Et on aurait bien du mal, quelques heures après la vision du film, de mettre spécifiquement le doigt sur ce qui cloche vraiment. Les acteurs en roue libre ? Pourtant chacun campe son rôle comme attendu. Mais il manque à l'évidence l'étincelle collective qui aurait fait ici de Blood Ties autre chose qu'une galerie de personnages ultra déjà vus dans le cinéma et la série US. Un scénario édulcoré ? Il est tout de même co-écrit par James Gray dont on peut comprendre l'affect pour une telle histoire tant elle rappelle par beaucoup d'aspects celle de La nuit nous appartient, thématiques incluses.

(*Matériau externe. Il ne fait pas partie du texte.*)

===== src/rtl/rv32i_types.sv =====
// Shared RV32I pipeline types: register-file sizing, register index type and
// the read-data bundle that decode hands to ID/EX.
package rv32i_types;

    localparam int REGF_NREG   = 32;
    localparam int REGF_PEND_W = 2;

    typedef logic [4:0]  reg_idx_t;
    typedef logic [31:0] xlen_t;

    typedef struct packed {
        xlen_t rs1_v;
        xlen_t rs2_v;
    } regf_rd_t;

endpackage


===== src/rtl/regf_scoreboard.sv =====
// Per-register pending-writer counters for RAW hazard detection in decode.
// Build option REGF_BYPASS_EN: busy discounts a writer retiring this cycle.
module regf_scoreboard
    import rv32i_types::*;
#(
    parameter int NREG   = REGF_NREG,
    parameter int PEND_W = REGF_PEND_W
) (
    input  logic     clk,
    input  logic     rst_n,
    input  reg_idx_t rs1_s,
    input  reg_idx_t rs2_s,
    input  reg_idx_t wb_rd_s,
    input  logic     wb_regf_we,
    input  reg_idx_t iss_rd_s,
    input  logic     iss_we,
    output logic     rs1_busy,
    output logic     rs2_busy,
    output logic     iss_ready
);

    localparam logic [PEND_W-1:0] CNT_MAX  = '1;
    localparam logic [PEND_W-1:0] CNT_ZERO = '0;
    localparam logic [PEND_W-1:0] CNT_ONE  = {{(PEND_W-1){1'b0}}, 1'b1};

    logic [PEND_W-1:0] count_q [NREG];
    logic [PEND_W-1:0] count_d [NREG];
    logic [NREG-1:0]   inc_vec;
    logic [NREG-1:0]   dec_vec;

    always_comb begin
        inc_vec = '0;
        dec_vec = '0;
        if (iss_we && iss_rd_s != '0) inc_vec[iss_rd_s] = 1'b1;
        if (wb_regf_we && wb_rd_s != '0) dec_vec[wb_rd_s] = 1'b1;
    end

    // Issue and retire on the same register cancel; out-of-range moves saturate.
    always_comb begin
        for (int i = 0; i < NREG; i++) begin
            count_d[i] = count_q[i];
            if (inc_vec[i] && !dec_vec[i] && count_q[i] != CNT_MAX)
                count_d[i] = count_q[i] + CNT_ONE;
            else if (dec_vec[i] && !inc_vec[i] && count_q[i] != CNT_ZERO)
                count_d[i] = count_q[i] - CNT_ONE;
        end
    end

    always_ff @(posedge clk or negedge rst_n) begin
        if (!rst_n) begin
            for (int i = 0; i < NREG; i++) count_q[i] <= '0;
        end else begin
            count_q <= count_d;
        end
    end

    // Handshake: decode raises iss_we only in a cycle where iss_ready is high;
    // iss_ready depends only on iss_rd_s and state, never on iss_we.
    assign iss_ready = (iss_rd_s == '0) || (count_q[iss_rd_s] != CNT_MAX);

`ifdef REGF_BYPASS_EN
    logic ret1, ret2;
    assign ret1 = wb_regf_we && (wb_rd_s == rs1_s) && (rs1_s != '0);
    assign ret2 = wb_regf_we && (wb_rd_s == rs2_s) && (rs2_s != '0);
    assign rs1_busy = (count_q[rs1_s] - (ret1 ? CNT_ONE : CNT_ZERO)) != CNT_ZERO;
    assign rs2_busy = (count_q[rs2_s] - (ret2 ? CNT_ONE : CNT_ZERO)) != CNT_ZERO;
`else
    assign rs1_busy = count_q[rs1_s] != CNT_ZERO;
    assign rs2_busy = count_q[rs2_s] != CNT_ZERO;
`endif

    ap_no_dec_at_zero: assert property (@(posedge clk) disable iff (!rst_n)
        (wb_regf_we && wb_rd_s != '0 && !(iss_we && iss_rd_s == wb_rd_s))
            |-> count_q[wb_rd_s] != CNT_ZERO);

    ap_no_inc_at_max: assert property (@(posedge clk) disable iff (!rst_n)
        (iss_we && iss_rd_s != '0 && !(wb_regf_we && wb_rd_s == iss_rd_s))
            |-> count_q[iss_rd_s] != CNT_MAX);

endmodule


===== src/rtl/regfile_sb.sv =====
// RV32I architectural register file with registered read ports and an
// integrated pending-write scoreboard. Build option REGF_BYPASS_EN enables write-through reads.
module regfile_sb
    import rv32i_types::*;
#(
    parameter int NREG   = REGF_NREG,
    parameter int PEND_W = REGF_PEND_W
) (
    input  logic        clk,
    input  logic        rst_n,
    input  logic [4:0]  rs1_s,
    input  logic [4:0]  rs2_s,
    input  logic        rd_en,
    output logic [31:0] rs1_v,
    output logic [31:0] rs2_v,
    input  logic [31:0] wb_rd_v,
    input  logic [4:0]  wb_rd_s,
    input  logic        wb_regf_we,
    input  logic [4:0]  iss_rd_s,
    input  logic        iss_we,
    output logic        rs1_busy,
    output logic        rs2_busy,
    output logic        iss_ready
);

    xlen_t    regs_q [NREG];
    xlen_t    regs_d [NREG];
    regf_rd_t rd_q;
    regf_rd_t rd_d;
    logic     byp1;
    logic     byp2;

    always_comb begin
        regs_d = regs_q;
        if (wb_regf_we && wb_rd_s != '0) regs_d[wb_rd_s] = wb_rd_v;
    end

`ifdef REGF_BYPASS_EN
    assign byp1 = wb_regf_we && (wb_rd_s == rs1_s);
    assign byp2 = wb_regf_we && (wb_rd_s == rs2_s);
`else
    assign byp1 = 1'b0;
    assign byp2 = 1'b0;
`endif

    // x0 is forced to zero here rather than relying on regs_q[0] staying clear.
    always_comb begin
        rd_d = rd_q;
        if (rd_en) begin
            rd_d.rs1_v = (rs1_s == '0) ? '0 : (byp1 ? wb_rd_v : regs_q[rs1_s]);
            rd_d.rs2_v = (rs2_s == '0) ? '0 : (byp2 ? wb_rd_v : regs_q[rs2_s]);
        end
    end

    always_ff @(posedge clk or negedge rst_n) begin
        if (!rst_n) begin
            for (int i = 0; i < NREG; i++) regs_q[i] <= '0;
            rd_q <= '0;
        end else begin
            regs_q <= regs_d;
            rd_q   <= rd_d;
        end
    end

    assign rs1_v = rd_q.rs1_v;
    assign rs2_v = rd_q.rs2_v;

    regf_scoreboard #(
        .NREG   (NREG),
        .PEND_W (PEND_W)
    ) u_scoreboard (
        .clk        (clk),
        .rst_n      (rst_n),
        .rs1_s      (rs1_s),
        .rs2_s      (rs2_s),
        .wb_rd_s    (wb_rd_s),
        .wb_regf_we (wb_regf_we),
        .iss_rd_s   (iss_rd_s),
        .iss_we     (iss_we),
        .rs1_busy   (rs1_busy),
        .rs2_busy   (rs2_busy),
        .iss_ready  (iss_ready)
    );

endmodule

===== config.mk =====
export PLATFORM = sky130hd
export DESIGN_NAME = regfile_sb
export DESIGN_NICKNAME = d
export VERILOG_FILES = /design/src/rtl/rv32i_types.sv /design/src/rtl/regf_scoreboard.sv /design/src/rtl/regfile_sb.sv
export SDC_FILE = /design/constraint.sdc
export NUM_CORES = 2
export LEC_CHECK = 0
export CAP_MARGIN = 5
export CORE_ASPECT_RATIO = 1.4
export CORE_MARGIN = 5
export CORE_UTILIZATION = 35
export CTS_CLUSTER_DIAMETER = 100
export DETAILED_ROUTE_END_ITERATION = 16
export SETUP_SLACK_MARGIN = 0.02
export SYNTH_ARGS = -nofsm -noshare
export SYNTH_HDL_FRONTEND = slang
export SYNTH_SLANG_ARGS = --single-unit

===== constraint.sdc =====
create_clock -name clk -period 3.9 [get_ports clk]
set_input_delay 0.78 -clock clk [delete_from_list [all_inputs] [get_ports clk]]
set_output_delay 0.78 -clock clk [all_outputs]
set_load 0.005 [all_outputs]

Mais il n'en demeure pas moins en retrait par rapport à celui des Liens du sang qui était beaucoup plus minéral et radical. Une mise en scène éléphantesque ? Canet filme tout cela tel un éléphant dans un magasin de porcelaine à coup de grands mouvements de caméras posées sur des grues ou à l'aide de champs contre champs des plus scolaires. Tout est clean, chiadé, magnifiquement éclairé, reconstitué et sans âme.

 

 

Le film lorgne de surcroît et sans complaisance sur le cinéma U.S. des 70's dont l'influence centrale ici est French Connection. Attention, point de « copycat » mais la désagréable sensation d'une relecture qui ne va jamais au-delà d'un hommage viscéral mais sincère. Certains s'en contenteront, d'autres auront du mal et la majorité découvrira. En voulant absolument matérialiser un idéal de cinéma où Canet y projette sa cinéphilie fantasmée, Blood Ties devient une sorte de représentation mutante et désincarnée de deux langages cinématographiques qui s'annulent au lieu de s'enrichir mutuellement. Une gageure en soi qui tient surtout à la propension du réalisateur français à soumettre drastiquement son matériau de base à sa volonté / vision pour le faire rentrer coûte que coûte dans les cases de son film plutôt que de lui donner une chance de voler de temps à autre de ses propres ailes. On gagnerait alors en simplicité et en « légèreté », deux qualités que ne possèdent aucun des films réalisés par le bel enfant du cinéma français.

Ps : sinon on parie que Blood Ties sortira en salles dans une version plus courte, les 2h24 vues à Cannes concourrant à cette impression de lourdeur générale.